| WHAT IS EXPECTED |
Take from the records below each line that holds "inverters".

| GIVEN INFORMATION |
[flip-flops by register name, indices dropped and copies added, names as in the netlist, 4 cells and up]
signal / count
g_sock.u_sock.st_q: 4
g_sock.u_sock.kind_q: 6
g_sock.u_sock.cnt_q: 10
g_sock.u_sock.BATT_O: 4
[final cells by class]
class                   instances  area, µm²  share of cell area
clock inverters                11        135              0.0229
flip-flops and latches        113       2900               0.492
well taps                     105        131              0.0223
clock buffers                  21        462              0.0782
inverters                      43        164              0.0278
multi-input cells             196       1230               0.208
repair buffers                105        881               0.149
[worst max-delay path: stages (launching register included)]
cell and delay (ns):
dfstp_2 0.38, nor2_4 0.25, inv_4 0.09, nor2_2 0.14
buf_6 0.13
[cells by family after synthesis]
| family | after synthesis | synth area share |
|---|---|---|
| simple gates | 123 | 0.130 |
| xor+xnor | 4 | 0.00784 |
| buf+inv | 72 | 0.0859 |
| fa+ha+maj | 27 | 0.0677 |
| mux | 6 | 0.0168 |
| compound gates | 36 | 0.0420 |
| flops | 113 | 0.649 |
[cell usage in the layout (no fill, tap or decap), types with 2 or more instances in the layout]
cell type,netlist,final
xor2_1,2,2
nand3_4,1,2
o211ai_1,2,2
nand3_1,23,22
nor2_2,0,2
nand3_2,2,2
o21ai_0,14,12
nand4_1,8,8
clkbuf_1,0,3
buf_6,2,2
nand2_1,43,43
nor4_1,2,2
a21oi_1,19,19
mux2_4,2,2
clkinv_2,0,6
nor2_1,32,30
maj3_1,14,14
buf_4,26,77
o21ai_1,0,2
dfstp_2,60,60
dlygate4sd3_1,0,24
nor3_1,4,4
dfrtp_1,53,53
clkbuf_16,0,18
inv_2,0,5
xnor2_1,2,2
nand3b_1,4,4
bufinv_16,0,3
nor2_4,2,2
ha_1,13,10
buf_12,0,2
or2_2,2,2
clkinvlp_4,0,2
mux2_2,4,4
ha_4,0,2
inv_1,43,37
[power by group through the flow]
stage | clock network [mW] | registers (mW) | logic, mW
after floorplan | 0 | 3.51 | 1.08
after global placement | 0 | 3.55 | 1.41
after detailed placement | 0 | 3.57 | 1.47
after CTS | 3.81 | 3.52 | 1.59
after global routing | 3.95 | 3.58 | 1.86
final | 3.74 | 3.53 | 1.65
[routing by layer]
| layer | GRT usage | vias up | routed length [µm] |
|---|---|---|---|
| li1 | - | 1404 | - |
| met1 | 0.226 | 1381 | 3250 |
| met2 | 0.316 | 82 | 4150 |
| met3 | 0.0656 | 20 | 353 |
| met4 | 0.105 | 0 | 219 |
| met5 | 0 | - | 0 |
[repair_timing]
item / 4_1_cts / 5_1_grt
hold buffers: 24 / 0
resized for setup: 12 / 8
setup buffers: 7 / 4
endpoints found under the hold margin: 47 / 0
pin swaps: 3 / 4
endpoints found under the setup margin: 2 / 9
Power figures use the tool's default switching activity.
--- src/design/stream_write_pkg.sv ---
// constants and types for the stream dma write command block
package stream_write_pkg;
   // command code decoded as stream dma write
   localparam logic [7:0] CMD_STREAM_DMA_WRITE = 8'h3A;
   // apb byte addresses of the task-file and side registers
   localparam logic [7:0] ADDR_FEATURE = 8'h04; // write feature, read error
   localparam logic [7:0] ADDR_SECTOR_COUNT = 8'h08;
   localparam logic [7:0] ADDR_LBA_LOW = 8'h0C;
   localparam logic [7:0] ADDR_LBA_MID = 8'h10;
   localparam logic [7:0] ADDR_LBA_HIGH = 8'h14;
   localparam logic [7:0] ADDR_DEVICE_SELECT = 8'h18;
   localparam logic [7:0] ADDR_COMMAND = 8'h1C; // write command, read status
   localparam logic [7:0] ADDR_DEVICE_CONTROL = 8'h20;
   localparam logic [7:0] ADDR_ERROR_LOG = 8'h24;
   localparam logic [7:0] ADDR_STREAM_DEFAULT = 8'h28;
   // feature byte fields
   localparam int FEAT_URGENT = 7;
   localparam int FEAT_WC = 6;
   localparam int FEAT_FLUSH = 5;
   localparam int FEAT_RESUME = 4;
   localparam int FEAT_SID_MSB = 2;
   // error register fields
   localparam int ERR_INTERFACE_CHECKSUM_ERROR = 7;
   localparam int ERR_SECTOR_NOT_FOUND = 4;
   localparam int ERR_COMMAND_ABORTED = 2;
   localparam int ERR_COMPLETION_TIMEOUT_FLAG = 0;
   // status register fields
   localparam int ST_BSY = 7;
   localparam int ST_RDY = 6;
   localparam int ST_SE = 5;
   localparam int ST_ERR = 0;
   // device control field and stream default write layout
   localparam int DEVCTL_HOB = 7;
   localparam int SDEF_SID_LSB = 8;
   // reset values
   localparam logic [7:0] TF_RESET = 8'h00;
   localparam logic [7:0] STATUS_IDLE = 8'h40;
   // timing: limit unit and clock rate
   localparam int CLK_MHZ = 250;
   localparam int US_CYCLES = CLK_MHZ; // one microsecond at 250 MHz
   localparam logic [16:0] SECTORS_ZERO = 17'h10000;
   typedef enum logic [1:0] {
      ST_IDLE = 2'b00,
      ST_XFER = 2'b01,
      ST_FLUSH = 2'b10
   } state_t;
endpackage
`src/verilog/hisg_pkg.sv`:
```
// Constants and types shared by the host request selector and pin port.
package hisg_pkg;

	localparam int HISG_DATA_W   = 16;
	localparam int HISG_BYTE_W   = 8;
	localparam int HISG_ADDR_W   = 3;
	localparam int HISG_PIN_N    = 4;
	localparam int HISG_REQ_N    = 4;
	localparam int HISG_ERR_N    = 6;
	localparam int HISG_FLAG_N   = 16;
	localparam int HISG_CODE_N   = 32;
	localparam int HISG_WIDE_W   = 5;
	localparam int HISG_NARROW_W = 4;
	localparam int HISG_WIDE_REQ = 2;
	localparam int HISG_EN_BIT   = 7;

	localparam logic [2:0] HISG_ADDR_DIR   = 3'h0;
	localparam logic [2:0] HISG_ADDR_VALUE = 3'h1;
	localparam logic [2:0] HISG_ADDR_REQ0  = 3'h2;
	localparam logic [2:0] HISG_ADDR_MASK  = 3'h6;

	localparam int HISG_CODE_NONE        = 0;
	localparam int HISG_CODE_IN_DONE     = 1;
	localparam int HISG_CODE_OUT_DONE    = 2;
	localparam int HISG_CODE_IN_SYNC     = 3;
	localparam int HISG_CODE_OUT_SYNC    = 4;
	localparam int HISG_CODE_IN_RTC_POS  = 5;
	localparam int HISG_CODE_IN_RTC_NEG  = 6;
	localparam int HISG_CODE_OUT_RTC_POS = 7;
	localparam int HISG_CODE_OUT_RTC_NEG = 8;
	localparam int HISG_CODE_PIN0_LOW    = 9;
	localparam int HISG_CODE_PIN1_LOW    = 10;
	localparam int HISG_CODE_ERR_OR      = 11;
	localparam int HISG_CODE_FIFO_BASE   = 16;

	localparam logic [31:0] HISG_VALID_WIDE   = 32'hFFFF0FFE;
	localparam logic [31:0] HISG_VALID_NARROW = 32'h00000FFE;

	localparam logic [3:0]  HISG_DIR_RST   = 4'h0;
	localparam logic [3:0]  HISG_VALUE_RST = 4'h0;
	localparam logic [7:0]  HISG_SEL_RST   = 8'h00;
	localparam logic [5:0]  HISG_MASK_RST  = 6'h00;
	localparam logic [15:0] HISG_RDATA_RST = 16'h0000;

	typedef logic [HISG_BYTE_W-1:0] hisg_byte_t;
	typedef logic [HISG_CODE_N-1:0] hisg_events_t;

endpackage : hisg_pkg

```
`src/verilog/hisg_evt_if.sv`:
```
// Event vector carried from the top to each request selector.
`timescale 1ns/1ps
interface hisg_evt_if;
	import hisg_pkg::*;

	hisg_events_t event_vec;

	modport src  (output event_vec);
	modport sink (input  event_vec);

endinterface : hisg_evt_if

```
`src/verilog/hisg_pin_port.sv`:
```
// Direction and value registers of the general purpose pin port.
`timescale 1ns/1ps
module hisg_pin_port
	import hisg_pkg::*;
#(
	parameter int PIN_N = HISG_PIN_N
) (
	input  wire logic             clk,
	input  wire logic             reset,
	input  wire logic             ce,
	input  wire logic             wr_dir,
	input  wire logic             wr_value,
	input  wire logic [PIN_N-1:0] wdata,
	output logic      [PIN_N-1:0] pin_dir,
	output logic      [PIN_N-1:0] pin_value
);

	logic [PIN_N-1:0] next_dir;
	logic [PIN_N-1:0] next_value;

	generate
		if (PIN_N != HISG_PIN_N) begin : g_bad
			$error("Pin count must match the register layout.");
		end
	endgenerate

	always_comb begin
		next_dir   = pin_dir;
		next_value = pin_value;
		if (wr_dir) begin
			next_dir = wdata; // RULE1
		end
		if (wr_value) begin
			next_value = wdata; // RULE4
		end
	end

	always_ff @(posedge clk) begin
		if (reset) begin
			pin_dir   <= HISG_DIR_RST[PIN_N-1:0]; // RULE1
			pin_value <= HISG_VALUE_RST[PIN_N-1:0];
		end else if (ce) begin
			pin_dir   <= next_dir;
			pin_value <= next_value;
		end
	end

endmodule : hisg_pin_port

```
`src/verilog/hisg_irq_sel.sv`:
```
// One host request output with its enable bit and source selector.
`timescale 1ns/1ps
module hisg_irq_sel
	import hisg_pkg::*;
#(
	parameter int          SEL_W = HISG_WIDE_W,
	parameter logic [31:0] VALID = HISG_VALID_WIDE
) (
	input  wire logic       clk,
	input  wire logic       reset,
	input  wire logic       ce,
	input  wire logic       wr,
	input  wire hisg_byte_t wdata,
	hisg_evt_if.sink        evt,
	output hisg_byte_t      sel_reg,
	output logic            irq,
	output logic            irq_oe
);

	logic             en;
	logic [SEL_W-1:0] code;
	logic             next_en;
	logic [SEL_W-1:0] next_code;
	logic             next_irq;
	logic [4:0]       idx;

	generate
		if (SEL_W != HISG_WIDE_W && SEL_W != HISG_NARROW_W) begin : g_bad
			$error("Source field must be four or five bits wide.");
		end
	endgenerate

	always_comb begin
		next_en   = en;
		next_code = code;
		if (wr) begin
			next_en   = wdata[HISG_EN_BIT]; // RULE6
			next_code = wdata[SEL_W-1:0]; // RULE8
		end
		idx = 5'h00;
		idx[SEL_W-1:0] = next_code;
		next_irq = next_en & VALID[idx] & evt.event_vec[idx]; // RULE7 RULE18 RULE20
		sel_reg = HISG_SEL_RST;
		sel_reg[HISG_EN_BIT] = en;
		sel_reg[SEL_W-1:0] = code; // RULE8
	end

	always_ff @(posedge clk) begin
		if (reset) begin
			en     <= 1'b0; // RULE6
			code   <= HISG_SEL_RST[SEL_W-1:0]; // RULE10
			irq    <= 1'b0;
			irq_oe <= 1'b0;
		end else if (ce) begin
			en     <= next_en;
			code   <= next_code;
			irq    <= next_irq;
			irq_oe <= next_en; // RULE6
		end
	end

endmodule : hisg_irq_sel

```
`src/verilog/hisg_top.sv`:
```
// Host request routing and general purpose pin port, host register side.
//
// Operation
// RULE1: Each pin has a direction bit; zero means input; reset clears all.
// RULE2: With direction one, the pin is driven from its value bit.
// RULE3: Reading the value register returns present pin levels.
// RULE4: Value writes to input pins are stored and appear once output.
// RULE5: Pin registers use bits 3 to 0 of the low byte; rest zero.
// RULE6: Bit 7 enables each request; disabled requests are not driven.
// RULE7: An enabled request signals the event its source field selects.
// RULE8: Requests 0,1 have 5-bit fields, 2,3 have 4-bit; reset zero.
// RULE9: Wide selectors offer 27 sources, narrow selectors offer 11.
// RULE10: Code zero selects no event and is the reset default.
// RULE11: Codes 1 and 2 select input and output one-pass completion.
// RULE12: Codes 3 and 4 select input and output synchronisation seen.
// RULE13: Codes 5 to 8 select both retrigger controllers, both polarities.
// RULE14: Codes 9 and 10 raise the request while pin 0 or 1 is low.
// RULE15: Code 11 selects the OR of unmasked error conditions.
// RULE16: Codes 16 to 20 select first input FIFO flags, second full.
// RULE17: Codes 21 to 31 select remaining input and both output FIFO flags.
// RULE18: Unassigned codes are reserved and raise nothing.
// RULE19: Narrow codes 0 to 11 mean the same as the wide codes.
// RULE20: Enabled requests follow the selected level through one register.
`timescale 1ns/1ps
module hisg_top
	import hisg_pkg::*;
#(
	parameter int PIN_N = HISG_PIN_N,
	parameter int ERR_N = HISG_ERR_N
) (
	input  wire logic                   CLK,
	input  wire logic                   RESET,
	input  wire logic                   CE,
	input  wire logic [HISG_ADDR_W-1:0] HOST_ADDR,
	input  wire logic                   HOST_WR,
	input  wire logic                   HOST_RD,
	input  wire logic [HISG_DATA_W-1:0] HOST_WDATA,
	output logic      [HISG_DATA_W-1:0] HOST_RDATA,
	input  wire logic [PIN_N-1:0]       GPIO_IN,
	output logic      [PIN_N-1:0]       GPIO_OUT,
	output logic      [PIN_N-1:0]       GPIO_OE,
	input  wire logic                   IN_ACQ_DONE,
	input  wire logic                   OUT_ACQ_DONE,
	input  wire logic                   IN_SYNC_SEEN,
	input  wire logic                   OUT_SYNC_SEEN,
	input  wire logic                   IN_RETRIG,
	input  wire logic                   OUT_RETRIG,
	input  wire logic [HISG_FLAG_N-1:0] FIFO_FLAGS,
	input  wire logic [ERR_N-1:0]       ERR_STATUS,
	output logic      [HISG_REQ_N-1:0]  IRQ_OUT,
	output logic      [HISG_REQ_N-1:0]  IRQ_OE
);

	logic [ERR_N-1:0]       error_mask;
	logic [ERR_N-1:0]       next_error_mask;
	logic [HISG_DATA_W-1:0] next_rdata;
	logic                   err_any;
	logic                   wr_dir;
	logic                   wr_value;
	logic                   wr_mask;
	logic [HISG_REQ_N-1:0]  wr_req;
	hisg_byte_t             sel_rd [HISG_REQ_N];
	logic [PIN_N-1:0]       pin_dir;
	logic [PIN_N-1:0]       pin_value;

	hisg_evt_if evt ();

	generate
		if (PIN_N != HISG_PIN_N) begin : g_bad_pins
			$error("Pin count must be four.");
		end
		if (ERR_N != HISG_ERR_N) begin : g_bad_err
			$error("Error condition count must be six.");
		end
	endgenerate

	// Host write decode; unmapped addresses are ignored.
	always_comb begin
		wr_dir   = HOST_WR && (HOST_ADDR == HISG_ADDR_DIR);
		wr_value = HOST_WR && (HOST_ADDR == HISG_ADDR_VALUE);
		wr_mask  = HOST_WR && (HOST_ADDR == HISG_ADDR_MASK);
		for (int i = 0; i < HISG_REQ_N; i++) begin
			wr_req[i] = HOST_WR &&
				(HOST_ADDR == (HISG_ADDR_REQ0 + 3'(i)));
		end
	end

	// Error interrupt mask register.
	always_comb begin
		next_error_mask = error_mask;
		if (wr_mask) begin
			next_error_mask = HOST_WDATA[ERR_N-1:0];
		end
	end

	always_ff @(posedge CLK) begin
		if (RESET) begin
			error_mask <= HISG_MASK_RST[ERR_N-1:0];
		end else if (CE) begin
			error_mask <= next_error_mask;
		end
	end

	// Event vector indexed by source code.
	always_comb begin
		err_any = |(ERR_STATUS & error_mask); // RULE15
		evt.event_vec = '0;
		evt.event_vec[HISG_CODE_NONE]        = 1'b0; // RULE10
		evt.event_vec[HISG_CODE_IN_DONE]     = IN_ACQ_DONE; // RULE11
		evt.event_vec[HISG_CODE_OUT_DONE]    = OUT_ACQ_DONE; // RULE11
		evt.event_vec[HISG_CODE_IN_SYNC]     = IN_SYNC_SEEN; // RULE12
		evt.event_vec[HISG_CODE_OUT_SYNC]    = OUT_SYNC_SEEN; // RULE12
		evt.event_vec[HISG_CODE_IN_RTC_POS]  = IN_RETRIG; // RULE13
		evt.event_vec[HISG_CODE_IN_RTC_NEG]  = ~IN_RETRIG; // RULE13
		evt.event_vec[HISG_CODE_OUT_RTC_POS] = OUT_RETRIG; // RULE13
		evt.event_vec[HISG_CODE_OUT_RTC_NEG] = ~OUT_RETRIG; // RULE13
		evt.event_vec[HISG_CODE_PIN0_LOW]    = ~GPIO_IN[0]; // RULE14
		evt.event_vec[HISG_CODE_PIN1_LOW]    = ~GPIO_IN[1]; // RULE14
		evt.event_vec[HISG_CODE_ERR_OR]      = err_any; // RULE15
		// Flags in order: full, almost full, empty, almost empty.
		evt.event_vec[HISG_CODE_FIFO_BASE +: HISG_FLAG_N] =
			FIFO_FLAGS; // RULE16 RULE17
	end

	hisg_pin_port #(
		.PIN_N (PIN_N)
	) u_pins (
		.clk       (CLK),
		.reset     (RESET),
		.ce        (CE),
		.wr_dir    (wr_dir),
		.wr_value  (wr_value),
		.wdata     (HOST_WDATA[PIN_N-1:0]),
		.pin_dir   (pin_dir),
		.pin_value (pin_value)
	);

	// Value and direction registers drive the pins straight from flops.
	always_comb begin
		GPIO_OUT = pin_value; // RULE2 RULE4
		GPIO_OE  = pin_dir; // RULE2
	end

	genvar g;
	generate
		for (g = 0; g < HISG_REQ_N; g++) begin : g_req
			localparam int          SW = (g < HISG_WIDE_REQ) ?
				HISG_WIDE_W : HISG_NARROW_W; // RULE8
			localparam logic [31:0] VM = (g < HISG_WIDE_REQ) ?
				HISG_VALID_WIDE : HISG_VALID_NARROW; // RULE9 RULE19
			hisg_irq_sel #(
				.SEL_W (SW),
				.VALID (VM)
			) u_sel (
				.clk     (CLK),
				.reset   (RESET),
				.ce      (CE),
				.wr      (wr_req[g]),
				.wdata   (HOST_WDATA[HISG_BYTE_W-1:0]),
				.evt     (evt.sink),
				.sel_reg (sel_rd[g]),
				.irq     (IRQ_OUT[g]),
				.irq_oe  (IRQ_OE[g])
			);
		end
	endgenerate

	// Host read data, registered and held until the next read.
	always_comb begin
		next_rdata = HOST_RDATA;
		if (HOST_RD) begin
			next_rdata = HISG_RDATA_RST;
			case (HOST_ADDR)
				HISG_ADDR_DIR: begin
					next_rdata[PIN_N-1:0] = pin_dir; // RULE5
				end
				HISG_ADDR_VALUE: begin
					next_rdata[PIN_N-1:0] = GPIO_IN; // RULE3 RULE5
				end
				HISG_ADDR_MASK: begin
					next_rdata[ERR_N-1:0] = error_mask;
				end
				default: begin
					for (int i = 0; i < HISG_REQ_N; i++) begin
						if (HOST_ADDR == (HISG_ADDR_REQ0 + 3'(i))) begin
							next_rdata[HISG_BYTE_W-1:0] = sel_rd[i];
						end
					end
				end
			endcase
		end
	end

	always_ff @(posedge CLK) begin
		if (RESET) begin
			HOST_RDATA <= HISG_RDATA_RST;
		end else if (CE) begin
			HOST_RDATA <= next_rdata;
		end
	end

endmodule : hisg_top

```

| WRITTEN RESPONSE |
clock inverters                11        135              0.0229
inverters                      43        164              0.0278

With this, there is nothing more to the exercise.